● Work request: Look for the line that has "export IMPL_critPathMaxStageDelay_ps=1080" in the material below; please repeat it and every line after it, exactly, up to and including the line that has "export IMPL_synth_distinct_cells=79", and nothing else.

● Source records:
**src/rtl/snake_pkg.sv**
```systemverilog
// Shared types and helpers for the snake engine: directions, game status,
// renderer pixel codes and the direction-reversal test.
package snake_pkg;

  typedef enum logic [1:0] {
    UP    = 2'd0,
    DOWN  = 2'd1,
    LEFT  = 2'd2,
    RIGHT = 2'd3
  } dir_t;

  typedef enum logic [1:0] {
    IDLE = 2'b00,
    RUN  = 2'b01,
    DIE  = 2'b10,
    OVER = 2'b11
  } status_t;

  typedef enum logic [1:0] {
    PIX_NONE = 2'b00,
    PIX_HEAD = 2'b01,
    PIX_BODY = 2'b10,
    PIX_WALL = 2'b11
  } pix_t;

  function automatic logic is_reverse(input dir_t a, input dir_t b);
    is_reverse = 1'b0;
    case (a)
      UP:    is_reverse = (b == DOWN);
      DOWN:  is_reverse = (b == UP);
      LEFT:  is_reverse = (b == RIGHT);
      RIGHT: is_reverse = (b == LEFT);
    endcase
  endfunction

endpackage

```
**src/rtl/snake_step_timer.sv**
```systemverilog
// Step divider: counts 0..STEP_DIV-1 while enabled and pulses tick on the
// wrap cycle; clear restarts the count from zero.
module snake_step_timer #(
  parameter int STEP_DIV = 12500000
) (
  input  logic clk,
  input  logic reset,
  input  logic clear,
  input  logic enable,
  output logic tick
);

  localparam int CW = (STEP_DIV > 1) ? $clog2(STEP_DIV) : 1;

  logic [CW-1:0] count;

  assign tick = enable && (count == CW'(STEP_DIV - 1));

  always_ff @(posedge clk) begin
    if (reset || clear) begin
      count <= '0;
    end else if (tick) begin
      count <= '0;
    end else if (enable) begin
      count <= count + 1'b1;
    end
  end

endmodule

```
**src/rtl/snake_engine.sv**
```systemverilog
// Snake core: segment buffer, game FSM, collision and per-pixel query.
// Define WRAP_WALLS_EN for a wall-less playfield with wrapping head moves.
module snake_engine
  import snake_pkg::*;
#(
  parameter int GRID_W      = 40,
  parameter int GRID_H      = 30,
  parameter int MAX_LEN     = 16,
  parameter int INIT_LEN    = 3,
  parameter int STEP_DIV    = 12500000,
  parameter int CELL_SHIFT  = 4,
  parameter int FLASH_STEPS = 6,
  localparam int XW = $clog2(GRID_W),
  localparam int YW = $clog2(GRID_H),
  localparam int LW = $clog2(MAX_LEN + 1)
) (
  input  logic          clk,
  input  logic          reset,
  input  logic          start,
  input  logic          left_press,
  input  logic          right_press,
  input  logic          up_press,
  input  logic          down_press,
  input  logic          grow,
  input  logic [9:0]    pix_x,
  input  logic [9:0]    pix_y,
  output logic [1:0]    snake,
  output logic [XW-1:0] head_x,
  output logic [YW-1:0] head_y,
  output logic [LW-1:0] len,
  output logic [1:0]    game_status,
  output logic          step,
  output logic          hit_wall,
  output logic          hit_body,
  output logic          die_flash
);

  localparam int FW = $clog2(FLASH_STEPS + 1);

  status_t       state_q, state_d;
  dir_t          dir_q, pending_dir, cur_dir, req_dir;
  logic [XW-1:0] seg_x [MAX_LEN];
  logic [YW-1:0] seg_y [MAX_LEN];
  logic [LW-1:0] len_q;
  logic [FW-1:0] flash_cnt;
  logic          grow_pend, req_valid, tick, init;
  logic          do_move, wall_evt, body_evt, wall_hit, body_hit, pix_wall;
  logic [XW-1:0] next_x;
  logic [YW-1:0] next_y;
  logic [9:0]    cell_x, cell_y;
  pix_t          pix_code;

  snake_step_timer #(.STEP_DIV(STEP_DIV)) u_timer (
    .clk    (clk),
    .reset  (reset),
    .clear  (init),
    .enable (state_q == RUN || state_q == DIE),
    .tick   (tick)
  );

  // Candidate head uses the direction that takes effect at this tick.
  always_comb begin
    next_x = seg_x[0];
    next_y = seg_y[0];
    case (pending_dir)
      UP:    next_y = (seg_y[0] == '0) ? YW'(GRID_H - 1) : seg_y[0] - 1'b1;
      DOWN:  next_y = (seg_y[0] == YW'(GRID_H - 1)) ? '0 : seg_y[0] + 1'b1;
      LEFT:  next_x = (seg_x[0] == '0) ? XW'(GRID_W - 1) : seg_x[0] - 1'b1;
      RIGHT: next_x = (seg_x[0] == XW'(GRID_W - 1)) ? '0 : seg_x[0] + 1'b1;
    endcase
`ifdef WRAP_WALLS_EN
    wall_hit = 1'b0;
`else
    wall_hit = (next_x == '0) || (next_x == XW'(GRID_W - 1)) ||
               (next_y == '0) || (next_y == YW'(GRID_H - 1));
`endif
    body_hit = 1'b0;
    for (int k = 1; k < MAX_LEN; k++) begin
      if (((k + 1 < int'(len_q)) || (grow_pend && k < int'(len_q))) &&
          seg_x[k] == next_x && seg_y[k] == next_y) begin
        body_hit = 1'b1;
      end
    end
  end

  always_comb begin
    cur_dir   = tick ? pending_dir : dir_q;
    req_valid = 1'b0;
    req_dir   = pending_dir;
    if (up_press && !is_reverse(UP, cur_dir)) begin
      req_valid = 1'b1;
      req_dir   = UP;
    end else if (down_press && !is_reverse(DOWN, cur_dir)) begin
      req_valid = 1'b1;
      req_dir   = DOWN;
    end else if (left_press && !is_reverse(LEFT, cur_dir)) begin
      req_valid = 1'b1;
      req_dir   = LEFT;
    end else if (right_press && !is_reverse(RIGHT, cur_dir)) begin
      req_valid = 1'b1;
      req_dir   = RIGHT;
    end
  end

  always_comb begin
    state_d  = state_q;
    init     = 1'b0;
    do_move  = 1'b0;
    wall_evt = 1'b0;
    body_evt = 1'b0;
    case (state_q)
      IDLE, OVER: begin
        if (start) begin
          init    = 1'b1;
          state_d = RUN;
        end
      end
      RUN: begin
        if (tick) begin
          if (wall_hit) begin
            wall_evt = 1'b1;
            state_d  = DIE;
          end else if (body_hit) begin
            body_evt = 1'b1;
            state_d  = DIE;
          end else begin
            do_move = 1'b1;
          end
        end
      end
      DIE: begin
        if (tick && flash_cnt == FW'(FLASH_STEPS - 1)) begin
          state_d = OVER;
        end
      end
    endcase
  end

  always_ff @(posedge clk) begin
    if (reset) begin
      state_q  <= IDLE;
      step     <= 1'b0;
      hit_wall <= 1'b0;
      hit_body <= 1'b0;
    end else begin
      state_q  <= state_d;
      step     <= do_move;
      hit_wall <= wall_evt;
      hit_body <= body_evt;
    end
  end

  // Start re-runs the reset initialisation so a new game matches power-up.
  always_ff @(posedge clk) begin
    if (reset || init) begin
      for (int i = 0; i < MAX_LEN; i++) begin
        seg_x[i] <= XW'(GRID_W / 2 - i);
        seg_y[i] <= YW'(GRID_H / 2);
      end
      len_q       <= LW'(INIT_LEN);
      dir_q       <= RIGHT;
      pending_dir <= RIGHT;
      grow_pend   <= 1'b0;
      flash_cnt   <= '0;
      die_flash   <= 1'b0;
    end else begin
      if (state_q == RUN) begin
        if (tick) dir_q <= pending_dir;
        if (req_valid) pending_dir <= req_dir;
      end
      grow_pend <= do_move ? grow : (grow_pend | grow);
      if (do_move) begin
        for (int i = MAX_LEN - 1; i > 0; i--) begin
          seg_x[i] <= seg_x[i-1];
          seg_y[i] <= seg_y[i-1];
        end
        seg_x[0] <= next_x;
        seg_y[0] <= next_y;
        if (grow_pend && len_q < LW'(MAX_LEN)) len_q <= len_q + 1'b1;
      end
      if (wall_evt || body_evt) begin
        flash_cnt <= '0;
        die_flash <= 1'b0;
      end else if (state_q == DIE && tick) begin
        flash_cnt <= flash_cnt + 1'b1;
        die_flash <= (flash_cnt == FW'(FLASH_STEPS - 1)) ? 1'b0 : ~die_flash;
      end
    end
  end

  // Renderer query: later assignments take priority (head over body over wall).
  always_comb begin
    cell_x   = pix_x >> CELL_SHIFT;
    cell_y   = pix_y >> CELL_SHIFT;
`ifdef WRAP_WALLS_EN
    pix_wall = 1'b0;
`else
    pix_wall = (cell_x == '0) || (cell_x == 10'(GRID_W - 1)) ||
               (cell_y == '0) || (cell_y == 10'(GRID_H - 1));
`endif
    pix_code = PIX_NONE;
    if (cell_x < 10'(GRID_W) && cell_y < 10'(GRID_H)) begin
      if (pix_wall) pix_code = PIX_WALL;
      for (int k = 1; k < MAX_LEN; k++) begin
        if (k < int'(len_q) && cell_x == 10'(seg_x[k]) && cell_y == 10'(seg_y[k])) begin
          pix_code = PIX_BODY;
        end
      end
      if (cell_x == 10'(seg_x[0]) && cell_y == 10'(seg_y[0])) pix_code = PIX_HEAD;
    end
  end

  always_ff @(posedge clk) begin
    if (reset) snake <= PIX_NONE;
    else       snake <= pix_code;
  end

  assign head_x      = seg_x[0];
  assign head_y      = seg_y[0];
  assign len         = len_q;
  assign game_status = state_q;

endmodule

```
**config.mk**
```make
export PLATFORM = sky130hd
export DESIGN_NAME = snake_engine
export DESIGN_NICKNAME = d
export VERILOG_FILES = /design/src/rtl/snake_pkg.sv /design/src/rtl/snake_step_timer.sv /design/src/rtl/snake_engine.sv
export SDC_FILE = /design/constraint.sdc
export NUM_CORES = 1
export LEC_CHECK = 0
export ABC_CLOCK_PERIOD_IN_PS = 13290
export BUFFER_PORTS_ARGS = -buffer_cell sky130_fd_sc_hd__buf_2
export CAP_MARGIN = 15
export CELL_PAD_IN_SITES_DETAIL_PLACEMENT = 1
export CELL_PAD_IN_SITES_GLOBAL_PLACEMENT = 1
export CORE_ASPECT_RATIO = 0.8
export CORE_MARGIN = 5
export CORE_UTILIZATION = 43
export DETAILED_ROUTE_END_ITERATION = 6
export PLACE_DENSITY_LB_ADDON = 0.1
export SETUP_SLACK_MARGIN = 0.02
export SYNTH_ARGS = -nofsm -noshare
export SYNTH_HDL_FRONTEND = slang
export SYNTH_SLANG_ARGS = --single-unit
```
**constraint.sdc**
```tcl
create_clock -name clk -period 13.29 [get_ports clk]
set_input_delay 1.9935 -clock clk [delete_from_list [all_inputs] [get_ports clk]]
set_output_delay 1.9935 -clock clk [all_outputs]
set_load 0.05 [all_outputs]
```
== Word-level counts from Yosys, hierarchy flattened ==
Memories as Yosys holds them, arrays and structs flattened.
Cells that the tools add are included.

* Magnitude comparators: 19
* Reduce and logical (&&, ||, !) cells: 131
* Mux-type cells: 111
* Add/subtract/negate cells: 7
* Bitwise gates (word level): 35
* Equality and inequality tests: 83

{| class="wikitable"
|+ Operators by type and width
! kind !! number
|-
| $eq A6 B6 Y1 || 31
|-
| $mux W6 || 18
|-
| $eq A6 B5 Y1 || 16
|-
| $mux W5 || 18
|-
| $logic_and A1 B1 Y1 || 85
|-
| $eq A5 B5 Y1 || 15
|-
| $mux W2 || 26
|-
| $mux W1 || 46
|-
| $lt A4 B5 Y1 const A || 8
|-
| $or A1 B1 Y1 || 33
|-
| $add A24 B1 Y24 const B || 1
|-
| $eq A24 B24 Y1 const B || 1
|-
| $logic_or A1 B1 Y1 || 24
|-
| $logic_not A10 Y1 || 2
|-
| $lt A3 B5 Y1 const A || 4
|-
| $eq A6 B6 Y1 const B || 3
|-
| $eq A2 B2 Y1 const B || 6
|-
| $logic_not A6 Y1 || 2
|-
| $pmux W6 S2 || 1
|-
| $add A5 B1 Y5 const B || 2
|-
| $eq A5 B5 Y1 const B || 2
|-
| $logic_not A5 Y1 || 2
|-
| $lt A2 B5 Y1 const A || 2
|-
| $pmux W5 S2 || 1
|-
| 25 further kinds || 37
|}

* Output and inout bits: 24
* Bits in registers: 45
* Logic and storage cells: 401
* Memory bits (writable): 176
* Memories kept: 2

{| class="wikitable"
|+ Memories
! name !! words !! width !! read ports !! clocked after Yosys merged registers in !! write ports !! RTL line !! RTL
|-
| seg_x || 16 || 6 || 16 || 0 || 16 || snake_engine.sv:42 || <nowiki>logic [XW-1:0] seg_x [MAX_LEN];</nowiki>
|-
| seg_y || 16 || 5 || 16 || 0 || 16 || snake_engine.sv:43 || <nowiki>logic [YW-1:0] seg_y [MAX_LEN];</nowiki>
|}

== Depth between registers and ports, before layout ==
An unclocked memory read counts as a cell.

* Depth in word-level cells: 30
* Mapped depth: 18
* Gate-level depth less buffers: 12

== Hierarchy ==
A second synthesis with hierarchy kept.

* Cells, all modules: 1492
* Area total of the unflattened synthesis: 14626.5 um^2

{| class="wikitable"
|+ Modules (own cells, without submodules)
! module !! sequential area each (um^2) !! area each (um^2) !! times used !! cells an instance
|-
| snake_engine || 5705.5 || 13492.9 || 1 || 1358
|-
| snake_step_timer || 480.5 || 1133.6 || 1 || 134
|}

== Worst setup path after synthesis ==
No wires, ideal clock.

* Path type: reg-to-reg
* From: memory seg_x[0][0] in the netlist's numbering
* To: memory seg_x[0][0] in the netlist's numbering (enable)
* Arrival time: 11.592 ns
* Buffers on the path: 5
* Setup time: 0.734 ns
* Period minus slack after synthesis: 12.326 ns
* Setup slack: 0.964 ns
* Stages on the path, launching flop included: 18
* Cells stage by stage: edfxtp_1 > clkbuf_1 > inv_1 > ha_1 > mux2_2 > and2_1 > clkbuf_1 > xnor2_1 > clkbuf_1 > xnor2_1 > a2111oi_0 > nand4_1 > o2111ai_1 > or4b_4 > buf_2 > or2_1 > buf_6 > o21ai_1

{| class="wikitable"
|+ RTL lines
! item !! RTL line
|-
| from (decl) || snake_engine.sv:42
|}

==> flow_metrics.env <==
export IMPL_outcome="finished clean"
export IMPL_die_h_um=173
export IMPL_die_area_um2=36800
export IMPL_crit_fanout=176
export IMPL_clock_sinks=221
export IMPL_dpl_hpwl_um=32400
export IMPL_clock_fmax_ghz=0.145
export IMPL_setup_tns_ps=0
export IMPL_fin_crit_ps=6890
export IMPL_rsz0062_at_grt="false"
export IMPL_wl_per_cell_um=26.8
export IMPL_detail_route_iter0_violations=1007
export IMPL_drc=0
export IMPL_cts_resized=0
export IMPL_synth_edff_count=176
export IMPL_max_slew_worst_pin_slew_ps=1250
export IMPL_viasPerCell=6.01
export IMPL_nets=1422
export IMPL_core_area_um2=32600
export IMPL_cts_tree="built"
export IMPL_clock_latency_ps=560
export IMPL_holdBufCountCts=0
export IMPL_cpLargestDelayFamily="simple AND/OR/NAND/NOR gates"
export IMPL_insertedDiodeCount=0
export IMPL_drive_gt1_share_pct=9.27
export IMPL_max_slew_margin_pct=16.7
export IMPL_slew_viol_final=0
export IMPL_root_buffer="clkbuf_16"
export IMPL_io_pins=52
export IMPL_vias=11000
export IMPL_cts_max_level=1
export IMPL_synthArstFlopShare_pct=0
export IMPL_first_pass_iters=5
export IMPL_path_common_cell="or4_1"
export IMPL_syn_to_final_growth_pct=9.33
export IMPL_max_vdd_ir_drop_uv=113
export IMPL_end_kind="register"
export IMPL_syn_nets=1441
export IMPL_crit_type="register to register"
export IMPL_final_setup_skew_ps=20.0
export IMPL_grt_pass1_vias=11300
export IMPL_synth_top_flop_cell="edfxtp_1"
export IMPL_powerDensity_nw_per_um2=151
export IMPL_timing_rr_start="seg_y[0][1]$_SDFFCE_PN1P_"
export IMPL_cts_buffers=26
export IMPL_wl_um=49000
export IMPL_seq_area_um2=6190
export IMPL_holdPathEnd="dir_q[1]$_SDFFE_PP1P_"
export IMPL_hold_start="dir_q[1]$_SDFFE_PP1P_"
export IMPL_hold_violations=0
export IMPL_rows=59
export IMPL_grt_max_degree=177
export IMPL_gp_congestion=0.918
export IMPL_grt_pass1_wl_um=72500
export IMPL_clk_pin_slew_ps=60
export IMPL_r2r_cells=12
export IMPL_clk_path_buf_depth=3
export IMPL_postCtsSetupRepairBufs=0
export IMPL_r2r_end="seg_x[7][6]$_SDFFCE_PN1P_"
export IMPL_die_x_um=213
export IMPL_cp_start_kind="register"
export IMPL_cp_required_ps=13330
export IMPL_grtUsageTotal_pct=25.9
export IMPL_grt_ovfl_total=0
export IMPL_r2r_slack_ps=6400
export IMPL_start_util_pct=43.7
export IMPL_multi_input_area_um2=7470
export IMPL_finalCoreUtilization_pct=47.8
export IMPL_antenna_left=0
export IMPL_critPathMaxStageDelay_ps=1080
export IMPL_port_buffers=43
export IMPL_leakagePower_nw=4.99
export IMPL_crit_chain="inv_1, ha_1, o211ai_1, a2111oi_2, or3_1, o22ai_1, or4_1, o31ai_1, or4_1, or2_1, o21ai_4, buf_12"
export IMPL_synth_warnings=0
export IMPL_antenna_found_initial=0
export IMPL_nFillCells=3567
export IMPL_arrival_ps=6930
export IMPL_yosysSeqAreaShare_pct=43.5
export IMPL_synth_cells=1401
export IMPL_synthesis_area_um2=14200
export IMPL_min_delay_path_depth=2
export IMPL_worst_path_buf_inv=2
export IMPL_synth_distinct_cells=79
export IMPL_synth_seq_cells=221
export IMPL_maxCapViolCount=0
export IMPL_syn_mean_instance_area_um2=10.2
export IMPL_setup_violations=0
export IMPL_crit_path_top_delay_cell="a2111oi_2"
export IMPL_timing_final_crit_share_pct=51.9
export IMPL_min_delay_path_class="register to register"
-- area by class of cell --
class,count,share of cell area [%]
multi-input combinational,1046,48.0
sequential,221,39.8
clock buffer,42,5.36
tap,427,3.44
timing repair buffer,62,2.38
inverter,25,0.603
clock inverter,6,0.410
-- report_power, final --
group | internal (mW) | switching (mW)
clock | 0.447 | 0.304
sequential | 0.829 | 0.0843
combinational | 0.233 | 0.444
total | 1.51 | 0.832
-- registers in the layout, indices dropped and copies added, names as in the netlist --
name and count:
seg_x 96, seg_y 80, u_timer.count 24, len 5
flash_cnt 3, dir_q 2, game_status 2, pending_dir 2
snake 2, die_flash 1, grow_pend 1, hit_body 1
hit_wall 1, step 1
-- per-stage QoR --
stage,area [um^2],cells,hold slack [ps],setup WS [ps],total power [mW]
after global placement,14700,1781,458,6830,1.57
after floorplan,14200,1401,443,964,1.40
after global routing,15600,1829,540,6400,2.43
after detailed placement,14700,1781,473,6700,1.59
after CTS,15600,1829,491,6710,2.34
final,15600,1829,489,6400,2.34
-- worst register-to-register path: stages, from the launching register on --
cell       delay, ps
edfxtp_1         540
inv_1            380
ha_1             280
o211ai_1         130
a2111oi_2       1080
or3_1            850
o22ai_1          190
or4_1            650
o31ai_1          470
or4_1            470
or2_1            580
o21ai_4          130
buf_12           260
-- cell usage after synthesis (10+ instances only) --
library cell | instances | area, um^2
a21oi_1 | 38 | 190
dfxtp_1 | 45 | 901
o2111ai_1 | 10 | 87.6
nor2_1 | 58 | 218
edfxtp_1 | 176 | 5290
mux2i_1 | 10 | 100
o22ai_1 | 10 | 62.6
nand2_1 | 55 | 206
and2_1 | 72 | 450
buf_4 | 16 | 120
nand2b_1 | 105 | 657
inv_1 | 25 | 93.8
nor3_1 | 35 | 175
o21ai_0 | 23 | 115
ha_1 | 12 | 150
nand4_1 | 54 | 338
or4_1 | 12 | 90.1
buf_2 | 28 | 140
a211oi_1 | 12 | 90.1
buf_1 | 10 | 37.5
nand3_1 | 26 | 130
clkbuf_1 | 53 | 199
nor2b_1 | 10 | 62.6
xnor2_1 | 182 | 1590
nor4_1 | 41 | 257
xor2_1 | 156 | 1370
-- cell families (layout without fill, tap and decap cells) --
family | after synthesis | in the layout | synth area share, %
and+or+nand+nor | 518 | 518 | 21.0
xor gates and xnor gates | 340 | 340 | 21.1
DFF | 221 | 221 | 43.5
AOI/OAI and AO/OA | 163 | 163 | 8.06
buffers and inverters | 134 | 135 | 4.31
muxes | 13 | 13 | 0.959
adders and majority gates | 12 | 12 | 1.06
-- cell usage in the layout (no fill, tap or decap), types with 10 or more instances in the layout --
cell       netlist  final
xor2_1         156    156
nor4_1          41     41
edfxtp_1       176    176
a21oi_1         38     38
buf_4           16     18
clkbuf_16        0     28
buf_2           28     43
or4_1           12     12
nor2_1          58     58
o21ai_0         23     23
and2_1          72     72
a211oi_1        12     10
inv_1           25     25
ha_1            12     12
nand4_1         54     54
xnor2_1        182    181
nand2b_1       105    105
o2111ai_1       10     10
mux2i_1         10     10
nor2b_1         10     10
dfxtp_1         45     45
nand2_1         55     55
nand3_1         26     26
nor3_1          35     35
o22ai_1         10     10
-- how the worst max path moves through the flow --
stage	startpoint	end	slack, ps	depth (start not counted)
2_1_floorplan	seg_x[0][0]$_SDFFCE_PN0P_	seg_x[0][0]$_SDFFCE_PN0P_	960	17
3_3_place_gp	seg_x[0][1]$_SDFFCE_PN0P_	seg_x[3][1]$_SDFFCE_PN1P_	6830	13
3_5_place_dp	seg_x[0][1]$_SDFFCE_PN0P_	seg_x[4][2]$_SDFFCE_PN1P_	6700	13
4_1_cts	seg_x[0][1]$_SDFFCE_PN0P_	seg_x[3][2]$_SDFFCE_PN1P_	6710	13
5_1_grt	seg_x[0][1]$_SDFFCE_PN0P_	seg_x[3][2]$_SDFFCE_PN1P_	6400	13
6_report	seg_y[0][1]$_SDFFCE_PN1P_	seg_x[7][6]$_SDFFCE_PN1P_	6400	12
-- metal layers --
layer	share of wire (%)	track usage [%]
met5	0	0
met4	2.8	6.60
met3	8.1	6.52
met2	42	37.4
met1	47	38.8
No activity file was read; power rests on OpenSTA's default activity.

● Output below:
export IMPL_critPathMaxStageDelay_ps=1080
export IMPL_port_buffers=43
export IMPL_leakagePower_nw=4.99
export IMPL_crit_chain="inv_1, ha_1, o211ai_1, a2111oi_2, or3_1, o22ai_1, or4_1, o31ai_1, or4_1, or2_1, o21ai_4, buf_12"
export IMPL_synth_warnings=0
export IMPL_antenna_found_initial=0
export IMPL_nFillCells=3567
export IMPL_arrival_ps=6930
export IMPL_yosysSeqAreaShare_pct=43.5
export IMPL_synth_cells=1401
export IMPL_synthesis_area_um2=14200
export IMPL_min_delay_path_depth=2
export IMPL_worst_path_buf_inv=2
export IMPL_synth_distinct_cells=79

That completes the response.